Location: Virus and Prion ResearchTitle: Development and characterization of an ex-vivo brain slice culture model of chronic wasting disease
|KONDRU, NAVEEN - Iowa State University|
|WEST GREENLEE, MARY - Iowa State University|
|MANNE, SIREESHA - Iowa State University|
|MAIN, ROGER - Iowa State University|
|HALBUR, PATRICK - Iowa State University|
|KANTHASAMY, ARTHI - Iowa State University|
|KANTHASAMY, ANUMANTHA - Iowa State University|
Submitted to: Prion
Publication Type: Abstract Only
Publication Acceptance Date: 3/31/2015
Publication Date: 5/25/2015
Citation: Kondru, N., Greenlee, J., Greenlee, H., Manne, S., Kong, Q., Halbur, P., Kanthasamy, A., Kanthasamy, A. 2015. Development and characterization of an ex-vivo brain slice culture model of chronic wasting disease. Prion 2015. p. S68.
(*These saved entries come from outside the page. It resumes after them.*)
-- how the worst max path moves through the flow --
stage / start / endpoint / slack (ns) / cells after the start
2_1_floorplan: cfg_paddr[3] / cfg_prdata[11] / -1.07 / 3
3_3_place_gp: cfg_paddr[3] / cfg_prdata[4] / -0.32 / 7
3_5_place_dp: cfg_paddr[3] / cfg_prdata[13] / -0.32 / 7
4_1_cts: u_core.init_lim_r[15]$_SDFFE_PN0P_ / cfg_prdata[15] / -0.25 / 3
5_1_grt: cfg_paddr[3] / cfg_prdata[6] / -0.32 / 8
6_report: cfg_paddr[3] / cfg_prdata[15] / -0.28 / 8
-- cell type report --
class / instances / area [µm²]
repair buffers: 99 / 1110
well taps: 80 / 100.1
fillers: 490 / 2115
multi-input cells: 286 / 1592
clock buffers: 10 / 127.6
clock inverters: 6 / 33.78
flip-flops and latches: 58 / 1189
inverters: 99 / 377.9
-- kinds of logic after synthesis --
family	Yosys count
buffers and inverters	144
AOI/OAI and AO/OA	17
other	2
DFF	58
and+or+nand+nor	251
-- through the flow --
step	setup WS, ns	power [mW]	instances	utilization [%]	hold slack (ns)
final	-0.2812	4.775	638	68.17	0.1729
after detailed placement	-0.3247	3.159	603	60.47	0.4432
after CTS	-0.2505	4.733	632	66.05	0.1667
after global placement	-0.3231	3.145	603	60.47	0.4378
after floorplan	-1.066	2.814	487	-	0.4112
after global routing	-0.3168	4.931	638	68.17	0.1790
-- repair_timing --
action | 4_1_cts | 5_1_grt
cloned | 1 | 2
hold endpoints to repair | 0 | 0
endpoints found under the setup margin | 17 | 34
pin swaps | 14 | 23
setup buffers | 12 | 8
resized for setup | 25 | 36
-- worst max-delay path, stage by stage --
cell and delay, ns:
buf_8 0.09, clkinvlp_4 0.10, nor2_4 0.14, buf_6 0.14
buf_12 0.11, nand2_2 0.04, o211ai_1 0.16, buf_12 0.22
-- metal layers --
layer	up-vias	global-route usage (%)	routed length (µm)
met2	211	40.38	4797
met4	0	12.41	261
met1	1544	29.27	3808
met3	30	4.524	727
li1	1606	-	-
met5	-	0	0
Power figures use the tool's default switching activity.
**config.mk**
```make
export PLATFORM = sky130hd
export DESIGN_NAME = murmurhash2_byte_stream_top
export DESIGN_NICKNAME = d
export VERILOG_FILES = /design/src/hdl/mh2bs_pkg.sv /design/src/hdl/murmurhash2_byte_stream_top.sv /design/src/hdl/mh2bs_mul_unit.sv
export SDC_FILE = /design/constraint.sdc
export NUM_CORES = 1
export LEC_CHECK = 0
export BUFFER_PORTS_ARGS = -buffer_cell sky130_fd_sc_hd__buf_4
export CAP_MARGIN = 20
export CORE_MARGIN = 5
export CORE_UTILIZATION = 30
export DETAILED_ROUTE_END_ITERATION = 10
export SLEW_MARGIN = 20
export SYNTH_ARGS = -nofsm -noshare
export SYNTH_HDL_FRONTEND = slang
export SYNTH_SLANG_ARGS = --single-unit
```
**constraint.sdc**
```tcl
create_clock -name clk_i -period 16.5 [get_ports clk_i]
set_clock_uncertainty 0.2 [all_clocks]
set_input_delay 0.825 -clock clk_i [delete_from_list [all_inputs] [get_ports clk_i]]
set_output_delay 0.825 -clock clk_i [all_outputs]
set_load 0.01 [all_outputs]
```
Technical Abstract: Prion diseases have long incubation times in vivo, therefore, modeling the diseases ex-vivo will advance the development of rationale-based therapeutic strategies. An organotypic slice culture assay (POSCA) was recently developed for scrapie prions by inoculating mouse cerebellar brain slices with RML scrapie. However, efforts to develop a POSCA model for CWD have been futile due to the species barrier between mouse and cervids. To overcome this difficulty, we adopted a transgenic cervidized (Tg12) mouse model and successfully developed an ex-vivo brain slice culture model for CWD. We prepared 350-µm cerebellar slices from Tg12 mouse pups and then incubated them with CWD brain homogenate and washed thoroughly. With the genotypes of the pups blinded, the cultures were grown over 42-48 days before being tested for CWD infectivity using the recently developed Real-time quaking-induced conversion (RT-QuIC) assay. Hamster PrP was used as a substrate for the assay. Slices from Tg12 cervidized pups with PrP+/- genotype tested positive but slices from the Tg12 PrP -/- genotype did not. Infectivity was present in 11 out of 11Tg 12 PrP+/-, whereas 0 out of 10 Tg12 PrP -/-. We successfully cultured POSCA brain slices infected with RML scrapie as confirmed by RT-QuIC and PK digestion assays. Biochemical studies revealed degenerative changes and oxidative damage in the prion infected slice cultures. Our results demonstrate that combining brain slice culture models of prion diseases with the RT-QuIC assay offers a promising platform for studying the mechanisms of prion proteinopathies as well as for screening anti-prion therapeutics.